FAQ 1: What artists and ideas influence your work?
I adore Matta. If you get the chance to check out his work, do it. He is a Chilean artist and his paintings are hard to come by, at least in the US, but every time I encounter one, I am enraptured. I love the Light and Space artists especially Robert Irwin. I was in San Francisco in the nineties, so I was influenced a lot by the work I saw going on there as well. I studied spray painting, so graffiti art is an important element in my work as well. I mean it’s all just art really, only this form is sprayed and is often found outdoors. Who knew you could study it in college? Text really is the ultimate form of abstract art, just ask the Chinese, their writing, as well as our own is all based on picture-grams. I get compared to Escher sometimes and I love that because Escher was the first artist to really blow me away. My dad bought me an Escher monograph when I was eleven and I used to marvel at it for hours. Some years later I went to go see the Robert Longo retrospective at the LA County Art Museum and it was then I knew I wanted to make my life about art.
I love to find the beauty in things that are banal, common-place, dated (like five year old pop) and things that are worn down. I also love things that have no idea how outrageously tacky they are. I love Japanese design and the ideal of Wabi-Sabi, objects that are so worn and common-place that you might just miss them as being the masterpieces that they are.

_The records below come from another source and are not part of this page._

<file path="src/rtl/big_inport_rx.sv">
// Wide-value receiver: captures a strobed fabric word and serializes it MSB-first
// as 8-bit bytes for the processor inport bus.
module big_inport_rx #(
  parameter int WIDTH = 26
) (
  input  logic             i_clk,
  input  logic             i_rst,
  input  logic [WIDTH-1:0] i_vb,
  input  logic             i_vb_wr,
  input  logic             i_latch,
  input  logic             i_rd,
  output logic [7:0]       o_data,
  output logic             o_avail,
  output logic             o_overrun,
  output logic             o_busy
);

  // state | meaning
  // IDLE  | no bytes pending, o_data held at 0x00
  // READ  | count bytes remain, o_data shows the current one
  localparam int NBYTES = (WIDTH + 7) / 8;
  localparam int SW     = 8 * NBYTES;
  localparam int CW     = $clog2(NBYTES + 1);

  typedef enum logic {IDLE, READ} state_t;

  state_t           state;
  logic [WIDTH-1:0] holding;
  logic [SW-1:0]    hold_ext;
  logic [SW-1:0]    shift;
  logic [CW-1:0]    count;

  // Zero-extend to whole bytes so the first byte carries the leftover top bits.
  always_comb begin
    hold_ext = '0;
    hold_ext[WIDTH-1:0] = holding;
  end

  // Availability/overrun tracker; a latch in the same cycle as a write masks overrun.
  always_ff @(posedge i_clk or negedge i_rst) begin
    if (!i_rst) begin
      holding   <= '0;
      o_avail   <= 1'b0;
      o_overrun <= 1'b0;
    end else begin
      if (i_vb_wr) holding <= i_vb;
      if (i_vb_wr)      o_avail <= 1'b1;
      else if (i_latch) o_avail <= 1'b0;
      if (i_latch)                   o_overrun <= 1'b0;
      else if (i_vb_wr && o_avail)   o_overrun <= 1'b1;
    end
  end

  always_ff @(posedge i_clk or negedge i_rst) begin
    if (!i_rst) begin
      state  <= IDLE;
      shift  <= '0;
      count  <= '0;
      o_data <= 8'h00;
      o_busy <= 1'b0;
    end else begin
      case (state)
        IDLE: begin
          if (i_latch) begin
            state  <= READ;
            shift  <= hold_ext;
            count  <= CW'(NBYTES);
            o_data <= hold_ext[SW-1 -: 8];
            o_busy <= 1'b1;
          end
        end
        READ: begin
          if (i_latch) begin
            shift  <= hold_ext;
            count  <= CW'(NBYTES);
            o_data <= hold_ext[SW-1 -: 8];
            o_busy <= 1'b1;
          end else if (i_rd) begin
            shift <= shift << 8;
            count <= count - CW'(1);
            if (count == CW'(1)) begin
              state  <= IDLE;
              o_data <= 8'h00;
              o_busy <= 1'b0;
            end else begin
              o_data <= shift[SW-9 -: 8];
            end
          end
        end
      endcase
    end
  end

endmodule

</file>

I take tons of pictures with my phone and I love them. They are usually of walls, the streets of New York ,peeling paint, store windows, things on TV. They are almost never of people, just things I see that strike me as beautiful at the moment. Then every couple months or so, I dump them all into my computer to see what the computer thinks, then I edit each one using “enhance” and sometimes the computer says “ it’s fine just the way it is” and other times it goes all psychedelic on my ass. This process influences me a lot. I basically put things on top of other things, obliterate what doesn’t work and start over again.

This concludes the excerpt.